-------- Records to process
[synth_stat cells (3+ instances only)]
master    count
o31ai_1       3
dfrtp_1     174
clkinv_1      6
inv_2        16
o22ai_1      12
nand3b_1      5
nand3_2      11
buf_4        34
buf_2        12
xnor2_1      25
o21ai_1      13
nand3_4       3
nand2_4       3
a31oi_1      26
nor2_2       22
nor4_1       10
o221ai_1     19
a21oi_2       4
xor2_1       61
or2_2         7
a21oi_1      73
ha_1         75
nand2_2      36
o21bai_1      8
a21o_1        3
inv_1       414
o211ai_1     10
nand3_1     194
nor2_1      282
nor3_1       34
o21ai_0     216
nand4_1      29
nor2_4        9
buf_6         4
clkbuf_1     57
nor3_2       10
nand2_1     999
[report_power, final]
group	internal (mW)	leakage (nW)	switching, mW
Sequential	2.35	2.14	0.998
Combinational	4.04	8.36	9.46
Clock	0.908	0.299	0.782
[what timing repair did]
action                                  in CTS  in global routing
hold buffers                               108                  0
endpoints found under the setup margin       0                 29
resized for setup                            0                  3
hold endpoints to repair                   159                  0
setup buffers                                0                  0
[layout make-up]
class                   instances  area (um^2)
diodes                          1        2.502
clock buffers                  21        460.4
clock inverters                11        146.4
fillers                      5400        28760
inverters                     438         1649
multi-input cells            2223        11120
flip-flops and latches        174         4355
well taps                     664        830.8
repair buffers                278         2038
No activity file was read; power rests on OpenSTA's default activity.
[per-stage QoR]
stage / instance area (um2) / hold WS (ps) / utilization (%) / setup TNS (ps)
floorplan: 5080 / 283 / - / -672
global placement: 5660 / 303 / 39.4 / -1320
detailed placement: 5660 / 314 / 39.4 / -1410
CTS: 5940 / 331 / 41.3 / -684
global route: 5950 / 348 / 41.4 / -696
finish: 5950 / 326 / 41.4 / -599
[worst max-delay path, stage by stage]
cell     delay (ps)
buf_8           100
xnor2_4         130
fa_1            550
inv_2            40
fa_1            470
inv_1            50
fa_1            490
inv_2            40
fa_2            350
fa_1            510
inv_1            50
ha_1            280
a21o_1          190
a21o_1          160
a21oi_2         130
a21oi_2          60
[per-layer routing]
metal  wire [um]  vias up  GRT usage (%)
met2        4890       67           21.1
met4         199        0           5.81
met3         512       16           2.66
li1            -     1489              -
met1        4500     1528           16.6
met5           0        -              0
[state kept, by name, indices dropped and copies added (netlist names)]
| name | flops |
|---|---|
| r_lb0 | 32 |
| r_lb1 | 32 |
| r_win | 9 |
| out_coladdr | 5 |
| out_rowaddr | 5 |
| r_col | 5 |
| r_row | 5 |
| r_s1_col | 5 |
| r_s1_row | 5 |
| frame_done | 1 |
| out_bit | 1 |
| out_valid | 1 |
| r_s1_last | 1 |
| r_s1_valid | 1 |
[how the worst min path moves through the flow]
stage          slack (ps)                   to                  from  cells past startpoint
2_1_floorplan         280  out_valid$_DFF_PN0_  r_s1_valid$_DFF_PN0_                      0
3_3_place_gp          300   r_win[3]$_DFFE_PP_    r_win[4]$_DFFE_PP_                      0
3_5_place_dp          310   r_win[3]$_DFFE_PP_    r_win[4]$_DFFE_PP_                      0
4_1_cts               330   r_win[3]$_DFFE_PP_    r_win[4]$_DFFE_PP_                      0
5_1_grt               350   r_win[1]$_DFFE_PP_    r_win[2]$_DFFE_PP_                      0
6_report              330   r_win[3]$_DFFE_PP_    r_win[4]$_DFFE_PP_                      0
==> config.mk <==
export PLATFORM = sky130hd
export DESIGN_NAME = timer_capture_compare_chn
export DESIGN_NICKNAME = d
export VERILOG_FILES = /design/src/rtl/timer_capture_compare_chn.sv
export SDC_FILE = /design/constraint.sdc
export NUM_CORES = 1
export LEC_CHECK = 0
export CORE_UTILIZATION = 35
export CTS_CLUSTER_DIAMETER = 80
export CTS_CLUSTER_SIZE = 30
export DETAILED_ROUTE_END_ITERATION = 6
export PLACE_DENSITY_LB_ADDON = 0.15
export SLEW_MARGIN = 20
export SYNTH_ARGS = -nofsm -noshare
export SYNTH_HDL_FRONTEND = slang
export SYNTH_SLANG_ARGS = --single-unit
==> constraint.sdc <==
create_clock -name clk -period 2.05 [get_ports clk]
set_input_delay 0.3075 -clock clk [delete_from_list [all_inputs] [get_ports clk]]
set_output_delay 0.3075 -clock clk [all_outputs]
set_load 0.1 [all_outputs]
==> src/rtl/timer_capture_compare_chn.sv <==
// One capture/compare channel fed by the basic timer: PWM from a period-shadowed compare
// value, or capture of the timer count on a filtered pin edge. Macro TIMER_CAP_FILTER_EN builds the glitch filter.
module timer_capture_compare_chn #(
    parameter int timer_width      = 16,
    parameter int filter_width     = 8,
    parameter int simulation_delay = 1
) (
    input  logic                    clk,
    input  logic                    rst,
    input  logic [timer_width-1:0]  timer_cnt_now_v,
    input  logic                    timer_expired,
    input  logic                    timer_started,
    input  logic                    cc_mode,
    input  logic [timer_width-1:0]  cmp_v,
    input  logic [1:0]              cap_edge,
    input  logic [filter_width-1:0] cap_filter_th,
    input  logic                    cap_in,
    output logic                    pwm_o,
    output logic [timer_width-1:0]  cap_v,
    output logic                    cap_vld,
    output logic                    cap_itr_req
);

    localparam logic [1:0] EDGE_RISE = 2'b00;
    localparam logic [1:0] EDGE_FALL = 2'b01;
    localparam logic [1:0] EDGE_BOTH = 2'b10;

    // Register update delay applies to behavioural models only; this RTL updates at the edge.
    localparam int unused_sim_delay = simulation_delay;

    logic [timer_width-1:0] cmp_shadow_q, cmp_shadow_d;
    logic                   pwm_q, pwm_d;
    logic [1:0]             sync_q;
    logic                   filt_q, filt_d;
    logic [timer_width-1:0] cap_v_q, cap_v_d;
    logic                   cap_vld_q, cap_vld_d;
    logic                   cap_itr_q;
    logic                   edge_match_s;

    // Compare shadow reloads only between periods; PWM uses the shadow of the current period.
    always_comb begin
        cmp_shadow_d = cmp_shadow_q;
        if (!timer_started || timer_expired) begin
            cmp_shadow_d = cmp_v;
        end else begin
            cmp_shadow_d = cmp_shadow_q;
        end
        pwm_d = !cc_mode && timer_started && (timer_cnt_now_v < cmp_shadow_q);
    end

`ifdef TIMER_CAP_FILTER_EN
    localparam logic [filter_width-1:0] FC_ONE = {{(filter_width-1){1'b0}}, 1'b1};

    logic [filter_width-1:0] fc_q, fc_d;

    // Accept a new level only after it differs from filt for cap_filter_th+1 cycles.
    always_comb begin
        fc_d   = fc_q;
        filt_d = filt_q;
        if (sync_q[1] == filt_q) begin
            fc_d = {filter_width{1'b0}};
        end else if (fc_q == cap_filter_th) begin
            fc_d   = {filter_width{1'b0}};
            filt_d = sync_q[1];
        end else begin
            fc_d = fc_q + FC_ONE;
        end
    end

    // Filter counter register.
    always_ff @(posedge clk or posedge rst) begin
        if (rst) begin
            fc_q <= {filter_width{1'b0}};
        end else begin
            fc_q <= fc_d;
        end
    end
`else
    logic unused_filter_th;
    assign unused_filter_th = ^cap_filter_th;

    // Without the filter the synchronised level is accepted every cycle.
    always_comb begin
        filt_d = sync_q[1];
    end
`endif

    // Qualify the accepted level change against the selected edge and latch the count.
    always_comb begin
        edge_match_s = 1'b0;
        case (cap_edge)
            EDGE_RISE: edge_match_s = filt_d & ~filt_q;
            EDGE_FALL: edge_match_s = ~filt_d & filt_q;
            EDGE_BOTH: edge_match_s = filt_d ^ filt_q;
            default:   edge_match_s = 1'b0;
        endcase
        cap_vld_d = edge_match_s & cc_mode & timer_started;
        if (cap_vld_d) begin
            cap_v_d = timer_cnt_now_v;
        end else begin
            cap_v_d = cap_v_q;
        end
    end

    // Channel state registers, all cleared by the asynchronous reset.
    always_ff @(posedge clk or posedge rst) begin
        if (rst) begin
            cmp_shadow_q <= {timer_width{1'b0}};
            pwm_q        <= 1'b0;
            sync_q       <= 2'b00;
            filt_q       <= 1'b0;
            cap_v_q      <= {timer_width{1'b0}};
            cap_vld_q    <= 1'b0;
            cap_itr_q    <= 1'b0;
        end else begin
            cmp_shadow_q <= cmp_shadow_d;
            pwm_q        <= pwm_d;
            sync_q       <= {sync_q[0], cap_in};
            filt_q       <= filt_d;
            cap_v_q      <= cap_v_d;
            cap_vld_q    <= cap_vld_d;
            cap_itr_q    <= cap_vld_q;
        end
    end

    assign pwm_o       = pwm_q;
    assign cap_v       = cap_v_q;
    assign cap_vld     = cap_vld_q;
    assign cap_itr_req = cap_itr_q;

endmodule
==> impl_metrics.env, run 1 <==
export IMPL_skew_ns=0.00528
export IMPL_num_fill_cells=443
export IMPL_max_vdd_ir_drop_uv=719
export IMPL_status="completed"
export IMPL_vias_per_cell=4.62
export IMPL_grt_max_degree=39
export IMPL_worstSetupPathType="flop to flop"
export IMPL_ant_nets=0
export IMPL_power_density_nw_per_um2=1040
export IMPL_startpoint_type="flop"
export IMPL_dpl_cell_count=283
export IMPL_ys_flop_type="dfrtp_1"
export IMPL_drc=0
export IMPL_cp_max_fo=13
export IMPL_async_flop_share=1.00
export IMPL_cp_cell_sequence="inv_1 > ha_1 > nand2b_1 > a21o_1 > a21oi_4 > buf_12 > mux2_1"
export IMPL_cp_buffers_inverters=2
export IMPL_vias=1335
export IMPL_first_pass_iters=4
export IMPL_antenna_found_initial=0
export IMPL_ctsHtreeMaxLevel=2
export IMPL_synth_nets=222
export IMPL_clk_latency_ns=0.28
export IMPL_cts_buffers=5
export IMPL_cp_data_required_time_ns=2.22
export IMPL_place_worst_setup_slack_ns=0.128
export IMPL_post_cts_resized=0
export IMPL_overflow=0
export IMPL_post_cts_setup_buffers=0
export IMPL_place_hpwl_mm=2.96
export IMPL_clk_pin_slew_worst_paths_ns=0.07
export IMPL_setup_violations=0
export IMPL_grt_pass1_wl_mm=6.40
export IMPL_final_cell_count_no_fill=289
export IMPL_drive_above_1_share=0.162
export IMPL_synth_seq_cells=38
export IMPL_pin_count=67
export IMPL_grt_pass1_vias=1452
export IMPL_min_period_ns=1.78
export IMPL_endpoint_kind="flop"
export IMPL_core_um2=4790
export IMPL_layout_common_cells="39 x clkdlybuf4s50_1, 38 x dfrtp_1, 23 x buf_4"
export IMPL_synthCells=157
export IMPL_hold_viol_final=0
export IMPL_final_max_slew_viol_count=0
export IMPL_dieWidth_um=73.0
export IMPL_die_h_um=73.0
export IMPL_syn_area_per_cell_um2=11.3
export IMPL_drt_iter0_markers=36
export IMPL_hold_class="flop to flop"
export IMPL_track_usage=0.162
export IMPL_synth_seq_area_share=0.538
export IMPL_syn_area_um2=1770
export IMPL_cts_hold_buf=0
export IMPL_initial_core_util=0.369
export IMPL_rsz0062_at_grt="no"
export IMPL_port_buffers=58
export IMPL_finalSetupTns_ns=0
export IMPL_final_common_cell="clkdlybuf4s50_1"
export IMPL_slowest_delay_ns=0.37
export IMPL_gp_congestion=0.744
export IMPL_fmax_ghz=0.562
export IMPL_power_total_mw=2.60
export IMPL_fin_nets=288
export IMPL_clkSinkCount=38
export IMPL_clock_path_buffers=2
export IMPL_cts_tree="yes"
export IMPL_final_util=0.521
export IMPL_cp_arrival_ns=1.95
export IMPL_final_seq_area_um2=951
export IMPL_setup_ws_ns=0.271
export IMPL_dieArea_um2=5340
export IMPL_wl_per_cell_um=13.2
export IMPL_maxCapViolCount=0
export IMPL_synthDistinctLibCells=20
export IMPL_ys_warn_count=0
export IMPL_diodes=0
export IMPL_root_buffer="clkbuf_8"
export IMPL_drt_total_wl_mm=3.80
export IMPL_synth_edf_count=0
export IMPL_tightest_slew_ns=0.483
export IMPL_num_rows=25
export IMPL_cpMaxStageDelayCell="dfrtp_1"
export IMPL_leakagePower_nw=1.21
export IMPL_multiInputGateArea_um2=726
export IMPL_relSlewSlack=0.678
export IMPL_area_delta_synth_final_pct=41.1
export IMPL_critPathTopFamily="flip-flops"
export IMPL_fin_crit_sh=0.868
[Yosys cell counts, types with 3 or more instances]
| library cell | count | share of area |
|---|---|---|
| ha_1 | 17 | 0.12 |
| inv_1 | 18 | 0.038 |
| clkbuf_1 | 3 | 0.0064 |
| a21oi_1 | 6 | 0.017 |
| o21ai_0 | 19 | 0.054 |
| a21o_1 | 3 | 0.013 |
| nand2_1 | 21 | 0.045 |
| nand2b_1 | 3 | 0.011 |
| nor2_1 | 4 | 0.0085 |
| mux2_1 | 12 | 0.076 |
| mux2_2 | 5 | 0.032 |
| dfrtp_1 | 38 | 0.54 |
[flip-flops by register name, indices dropped and copies added, names as in the netlist]
| register | flops |
|---|---|
| cap_v | 16 |
| cmp_shadow_q | 16 |
| sync_q | 2 |
| cap_itr_req | 1 |
| cap_vld | 1 |
| filt_q | 1 |
| pwm_o | 1 |
[report_power, final]
group / internal, mW / switching, mW / total (mW) / leakage (nW)
sequential: 0.873 / 0.0560 / 0.929 / 0.459
combinational: 0.297 / 0.880 / 1.18 / 0.704
clock: 0.259 / 0.237 / 0.496 / 0.0431
[layout make-up]
type / count / share of cell area
Tap cell: 67 / 0.0336
Sequential cell: 38 / 0.381
Inverter: 18 / 0.0271
Multi-Input combinational cell: 97 / 0.291
Timing Repair Buffer: 63 / 0.234
Clock buffer: 6 / 0.0331
[through the flow]
step | hold slack, ns | instance area [um^2]
6_report | 0.353 | 2490
5_1_grt | 0.368 | 2490
4_1_cts | 0.356 | 2490
3_5_place_dp | 0.341 | 2410
3_3_place_gp | 0.340 | 2410
2_1_floorplan | 0.331 | 1770
[worst paths after layout]
kind | end | depth (start not counted) | from | slack [ns]
worst max register to register | cap_v[4] | 7 | sync_q[1] | 0.27
worst min register to register | sync_q[1] | 0 | sync_q[0] | 0.35
max in group asynchronous | cap_v[12] | 3 | rst | 1.27
min in group asynchronous | cmp_shadow_q[3] | 3 | rst | 0.44
worst min-delay path | sync_q[1] | 0 | sync_q[0] | 0.35
worst max-delay path | cap_v[4] | 7 | sync_q[1] | 0.27
[worst register-to-register path: cells and delay by family (launching register included)]
| family | cells | cell delay, ns |
|---|---|---|
| buffers and inverters | 2 | 0.22 |
| DFF | 1 | 0.37 |
| AOI/OAI and AO/OA | 2 | 0.34 |
| muxes | 1 | 0.34 |
| and+or+nand+nor | 1 | 0.14 |
| adders and majority gates | 1 | 0.27 |
[per-layer routing]
metal	vias to the layer above	global-route usage	part of all wire
met3	7	0.0318	0.045
met2	32	0.286	0.51
met1	641	0.188	0.42
li1	655	-	-
met4	0	0.0741	0.021
met5	-	0	0
[kinds of logic after synthesis]
group | share of synthesized area
DFF | 0.538
muxes | 0.108
and+or+nand+nor | 0.0836
adders and majority gates | 0.120
AOI/OAI and AO/OA | 0.0984
buffers and inverters | 0.0510
(Power assumes the default switching activity.)
==> run 2, diff against run 1 <==
- CTS_CLUSTER_DIAMETER: 80 -> 120
==> results of run 2 <==
The final DEF is identical to that of run 1; final timing and power are the same.
==> run 3, diff against run 2 <==
- PLACE_DENSITY: unset -> 0.66
- PLACE_DENSITY_LB_ADDON: 0.15 -> unset
==> run 3 against run 2 <==
Via count is 3.6% lower. Cell count grew 1.0%. Power up 3.0%. Fmax down 2.5%. Hold slack worse by 0.0036 ns. Register-to-register slack worse by 0.05 ns. First-iteration DRC count grew 36%. Sequential power down 0.4%. Sequential share of layout area is 0.34 points lower. Critical path depth did not move. Clock power increased by 19%. Largest power group unchanged.
==> impl_metrics.env, run 3 (synthesis results as in run 1) <==
export IMPL_vias=1287
export IMPL_first_pass_iters=4
export IMPL_place_worst_setup_slack_ns=0.134
export IMPL_cp_arrival_ns=1.99
export IMPL_port_buffers=58
export IMPL_finalSetupTns_ns=0
export IMPL_drc=0
export IMPL_hold_class="primary input to asynchronous set/reset pin"
export IMPL_drive_above_1_share=0.173
export IMPL_holdWs_ns=0.349
export IMPL_area_delta_synth_final_pct=42.4
export IMPL_setup_ws_ns=0.226
export IMPL_post_cts_setup_buffers=0
export IMPL_layout_common_cells="39 x clkdlybuf4s50_1, 38 x dfrtp_1, 25 x buf_4"
export IMPL_pwr_share_comb=0.435
export IMPL_grt_pass1_wl_mm=5.70
export IMPL_gp_congestion=0.738
export IMPL_endpoint_kind="flop"
export IMPL_antenna_found_initial=0
export IMPL_skew_ns=0.00274
export IMPL_clkSinkCount=38
export IMPL_critPathTopFamily="flip-flops"
export IMPL_fin_nets=289
export IMPL_dpl_cell_count=284
export IMPL_stdcell_area_um2=2520
export IMPL_power_total_mw=2.68
export IMPL_vias_per_cell=4.41
export IMPL_clk_pin_slew_worst_paths_ns=0.07
export IMPL_power_density_nw_per_um2=1070
export IMPL_slowest_delay_ns=0.37
export IMPL_cp_cell_sequence="inv_1 > ha_1 > nand2b_1 > a21o_1 > a21oi_4 > buf_4 > mux2_1"
export IMPL_num_fill_cells=456
export IMPL_cp_data_required_time_ns=2.22
export IMPL_drt_total_wl_mm=3.45
export IMPL_drt_iter0_markers=49
export IMPL_hold_viol_final=0
export IMPL_final_cell_count_no_fill=292
export IMPL_pwr_share_seq=0.345
export IMPL_min_period_ns=1.82
export IMPL_switching_share=0.437
export IMPL_dieArea_um2=5340
export IMPL_ctsHtreeMaxLevel=2
export IMPL_root_buffer="clkbuf_8"
export IMPL_cts_tree="yes"
export IMPL_grt_pass1_vias=1282
export IMPL_rsz0062_at_grt="no"
export IMPL_p_sw_mw=1.17
export IMPL_ant_nets=0
export IMPL_initial_core_util=0.369
export IMPL_max_vdd_ir_drop_uv=502
export IMPL_fin_crit_sh=0.890
export IMPL_die_h_um=73.0
export IMPL_wl_per_cell_um=11.8
export IMPL_setup_violations=0
export IMPL_dpl_cell_area_um2=2410
export IMPL_cts_hold_buf=0
export IMPL_clkPwrFrac=0.219
export IMPL_clock_path_buffers=2
export IMPL_clk_latency_ns=0.29
export IMPL_fmax_ghz=0.548
export IMPL_dieWidth_um=73.0
export IMPL_final_common_cell="clkdlybuf4s50_1"
export IMPL_cpMaxStageDelayCell="dfrtp_1"
export IMPL_cp_max_fo=11
export IMPL_track_usage=0.145
export IMPL_relSlewSlack=0.693
export IMPL_place_hpwl_mm=2.71
export IMPL_diodes=0
export IMPL_post_cts_resized=0
export IMPL_core_um2=4790
export IMPL_num_rows=25
export IMPL_startpoint_type="flop"
export IMPL_overflow=0
export IMPL_internal_power_mw=1.51
export IMPL_worstSetupPathType="flop to flop"
export IMPL_leakagePower_nw=1.22
export IMPL_grt_max_degree=19
export IMPL_maxCapViolCount=0
export IMPL_cts_buffers=5
export IMPL_cp_buffers_inverters=2
export IMPL_final_util=0.526
export IMPL_pin_count=67
export IMPL_status="completed"
export IMPL_final_max_slew_viol_count=0
export IMPL_tightest_slew_ns=0.460
## run 3: cell types whose count changed in the layout (fill, tap and decap cells not counted), sizes merged
cell and change:
buf +1, clkbuf +2
## run 3: layout make-up
cell class / instances / area [um^2] / share of cell area
Clock buffer: 8 / 110 / 0.0438
Inverter: 18 / 67.6 / 0.0269
Multi-Input combinational cell: 97 / 726 / 0.288
Sequential cell: 38 / 951 / 0.378
Tap cell: 67 / 83.8 / 0.0333
Timing Repair Buffer: 64 / 578 / 0.230
## run 3: final timing paths
| check | from | end | slack (ns) | cells after the start |
|---|---|---|---|---|
| setup / recovery | sync_q[1] | cap_v[4] | 0.23 | 7 |
| hold / removal | rst | cmp_shadow_q[10] | 0.35 | 2 |
| setup reg to reg | sync_q[1] | cap_v[4] | 0.23 | 7 |
| hold reg to reg | sync_q[0] | sync_q[1] | 0.35 | 0 |
| max in group asynchronous | rst | cap_v[4] | 1.13 | 3 |
| min in group clk | sync_q[0] | sync_q[1] | 0.35 | 0 |
## run 3: routing by layer
layer	wire length, um	share of wire	global-route usage
met1	1610	0.47	0.177
met2	1570	0.46	0.236
met3	222	0.064	0.0511
met4	45	0.013	0.0523
met5	0	0	0
## run 3: power groups by stage
stage | Sequential [mW] | Combinational (mW) | Clock (mW)
after floorplan | 1.63 | 0.185 | 0
after global placement | 0.938 | 1.17 | 0
after detailed placement | 0.942 | 1.17 | 0
after CTS | 0.927 | 1.18 | 0.611
after global routing | 0.941 | 1.22 | 0.650
final | 0.925 | 1.17 | 0.588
----------------
Assignment: Both end lines included, restate word for word the lines above from the line with "GRT usage (%)" to the line with "cells past startpoint", and nothing else.

Answer to the exercise:
metal  wire [um]  vias up  GRT usage (%)
met2        4890       67           21.1
met4         199        0           5.81
met3         512       16           2.66
li1            -     1489              -
met1        4500     1528           16.6
met5           0        -              0
[state kept, by name, indices dropped and copies added (netlist names)]
| name | flops |
|---|---|
| r_lb0 | 32 |
| r_lb1 | 32 |
| r_win | 9 |
| out_coladdr | 5 |
| out_rowaddr | 5 |
| r_col | 5 |
| r_row | 5 |
| r_s1_col | 5 |
| r_s1_row | 5 |
| frame_done | 1 |
| out_bit | 1 |
| out_valid | 1 |
| r_s1_last | 1 |
| r_s1_valid | 1 |
[how the worst min path moves through the flow]
stage          slack (ps)                   to                  from  cells past startpoint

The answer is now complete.